In June 1983, he returned to the "Karl Marx" Party Academy, succeeding retiring hardliner Hanna Wolf as principal.

Though Tiedke represented a generational shift at the leadership of the PHS, he did not introduce ideological changes, adhering strictly to the Marxist–Leninist doctrine. Tiedke did introduce university-style seminars, which he pretended to have invented, calling it the triumph of "modern socialist pedagogy".

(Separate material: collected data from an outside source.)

What follows belongs to an exercise in optimizing a design on an open flow for small area; a production flow would make more cautious choices. In this exercise RTL edits were held to simulation tests only and were not proved equivalent to the original. Power and IR drop assume default switching activity.

## tennis
module tennis(
 input wire glb_clk,
 input wire pixtick,  
 input wire reset,
 input wire lbat_human,
 input wire [8:0] lbat_move,  
 input wire rbat_human,
 input wire [8:0] rbat_move,  
 input wire tv_mode,
 input wire scanlines,        
 input wire pause,            
 output wire hsync,           
 output wire vsync,          
 output wire csync,           
 output wire ball,            
 output wire left_bat,        
 output wire right_bat,      
 output wire field_and_score,
 output wire sound           
);
clock: 10.0 ns
lec_check: 0
cap_margin: 20
core_margin: 2
core_utilization: 40
slew_margin: 20
standard.sh (not shown) runs the stock make flow with config.mk's settings and CLKGATE_MAP_FILE= SYNTH_SCRIPT=/design/flow/synth_recipe.tcl, a recipe that flattens the netlist after the stock synthesis.
==> flow/flow/run.sh <==
#!/bin/bash
# Own layout flow: the standard synthesis, then its combinational logic re-mapped
# for area with ABC (flip-flops untouched: same instances, names and cells), keeping
# the smallest of several ABC seeds, then the standard ORFS flow from floorplan on,
# with buf_1 port buffers and a clkbuf_8 clock tree.
set -euo pipefail
W=$(pwd)
R=$W/orfs/results/${FLOW_PLATFORM}/tennis/base
LIB=$FLOW_HOME/platforms/${FLOW_PLATFORM}/lib/sky130_fd_sc_hd__tt_025C_1v80.lib
YOSYS=$FLOW_HOME/../tools/install/yosys/bin/yosys
[ -x "$YOSYS" ] || YOSYS=yosys
DU="-dont_use *probe* -dont_use *lpflow* -dont_use *clkbuf* -dont_use *clkinv* -dont_use *dly* -dont_use *conb* -dont_use *bleeder* -dont_use *tap* -dont_use *fill* -dont_use *decap* -dont_use *diode*"

bash standard.sh synth > $W/log_1_standard_synth.txt 2>&1
cp $R/1_2_yosys.v $W/std_netlist.v

resyn() {
  local seed=$1
  sed -e "s|@SEED@|$seed|g" $W/flow/area.abc > $W/area_$seed.abc
  sed -e "s|@LIB@|$LIB|g" -e "s|@NET@|$W/std_netlist.v|g" -e "s|@OUT@|$W/resyn_$seed.v|g" \
      -e "s|@SCRIPT@|$W/area_$seed.abc|g" -e "s|@DU@|$DU|g" $W/flow/resyn.ys > $W/resyn_$seed.ys
  "$YOSYS" -l $W/log_2_resyn_$seed.txt -s $W/resyn_$seed.ys > /dev/null 2>&1 || true
}
for group in "0 1 2 3" "4 5 6 7" "8 9 10 11"; do
  for s in $group; do resyn $s & done
  wait
done
best=""; best_area=""
for s in 0 1 2 3 4 5 6 7 8 9 10 11; do
  [ -f $W/resyn_$s.v.stat ] && [ -s $W/resyn_$s.v ] || continue
  a=$(grep "Chip area for top module" $W/resyn_$s.v.stat | awk '{print $NF}')
  echo "seed $s area $a" >> $W/log_2_resyn_summary.txt
  if [ -z "$best" ] || awk -v a=$a -v b=$best_area 'BEGIN{exit !(a<b)}'; then best=$s; best_area=$a; fi
done
echo "best seed $best area $best_area" >> $W/log_2_resyn_summary.txt

if [ -n "$best" ]; then cp $W/resyn_$best.v $R/1_2_yosys.v; fi
rm -f $R/1_synth.odb $R/1_synth.sdc
bash standard.sh finish "BUFFER_PORTS_ARGS=-buffer_cell sky130_fd_sc_hd__buf_1" "CTS_ARGS=-sink_clustering_enable -repair_clock_nets -dont_use_dummy_load -sink_clustering_size 40 -sink_clustering_max_diameter 400 -sink_clustering_levels 1 -buf_list sky130_fd_sc_hd__clkbuf_8" > $W/log_3_standard_finish.txt 2>&1
Other scripts of this flow, unchanged in this note and not shown: flow/flow/area.abc, flow/flow/resyn.ys
Edit:
--- a/flow/flow/run.sh
+++ b/flow/flow/run.sh
@@ -19 +19,3 @@
-  sed -e "s|@SEED@|$seed|g" $W/flow/area.abc > $W/area_$seed.abc
+  local script=$W/flow/area.abc
+  if [ $seed -ge 12 ]; then script=$W/flow/area_long.abc; fi
+  sed -e "s|@SEED@|$((seed % 12))|g" $script > $W/area_$seed.abc
@@ -24 +26 @@
-for group in "0 1 2 3" "4 5 6 7" "8 9 10 11"; do
+for group in "0 1 2 3" "4 5 6 7" "8 9 10 11" "12 13 14 15" "16 17 18 19" "20 21 22 23"; do
@@ -29 +31 @@
-for s in 0 1 2 3 4 5 6 7 8 9 10 11; do
+for s in $(seq 0 23); do
@@ -39 +41 @@
-bash standard.sh finish "BUFFER_PORTS_ARGS=-buffer_cell sky130_fd_sc_hd__buf_1" "CTS_ARGS=-sink_clustering_enable -repair_clock_nets -dont_use_dummy_load -sink_clustering_size 40 -sink_clustering_max_diameter 400 -sink_clustering_levels 1 -buf_list sky130_fd_sc_hd__clkbuf_8" > $W/log_3_standard_finish.txt 2>&1
+bash standard.sh finish "BUFFER_PORTS_ARGS=-buffer_cell sky130_fd_sc_hd__buf_1" "CTS_ARGS=-sink_clustering_enable -repair_clock_nets -dont_use_dummy_load -sink_clustering_size 28 -sink_clustering_max_diameter 250 -buf_list sky130_fd_sc_hd__clkbuf_8" > $W/log_3_standard_finish.txt 2>&1
==> flow/flow/area_long.abc (new file) <==
strash
&get -n
&deepsyn -T 40 -S @SEED@
&put
dch -f
amap
topo
mfs3 -ae
strash
dch -f
amap
topo
mfs3 -ae
Effect:
- sequential share of layout area increases by 0.16 points
- flip-flop and latch count stays the same
- total power is higher slightly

Mikhail Gorbachev's election as head of the Communist Party of the Soviet Union (CPSU) and his reform program perestroika and glasnost challenged the SED and the PHS. After ignoring them, party leadership claimed there was no need for any changes in the GDR. As Honecker and Gorbachev increasingly drifted apart in the later half of the 1980s, the PHS loyally supported the hardliners. In his reports to chief party ideologue Kurt Hager, Tiedke claimed that visiting Soviet functionaries were praising the SED and criticizing Gorbachev's reform program.

===Peaceful Revolution===
During the Peaceful Revolution, the PHS was set to develop an ideological offensive. In May 1989 Hanna Wolf and Wolfgang Schneider published a lengthy article in the party newspaper Neues Deutschland, defending Stalin and attacking glasnost.

On 14 November 1989, he was removed from the position of principal. Prorector Götz Dieckmann was installed as his successor, who led the party academy until its dissolution in June 1990.

He was expelled from the SED's successor party, the Party of Democratic Socialism (PDS), in March 1990, after which he operated in the milieu of the German Communist Party (DKP) and its press.

===Death===
Tiedke died in 2015 at the age of 90.

His two sons held positions in journalism during and after the GDR period.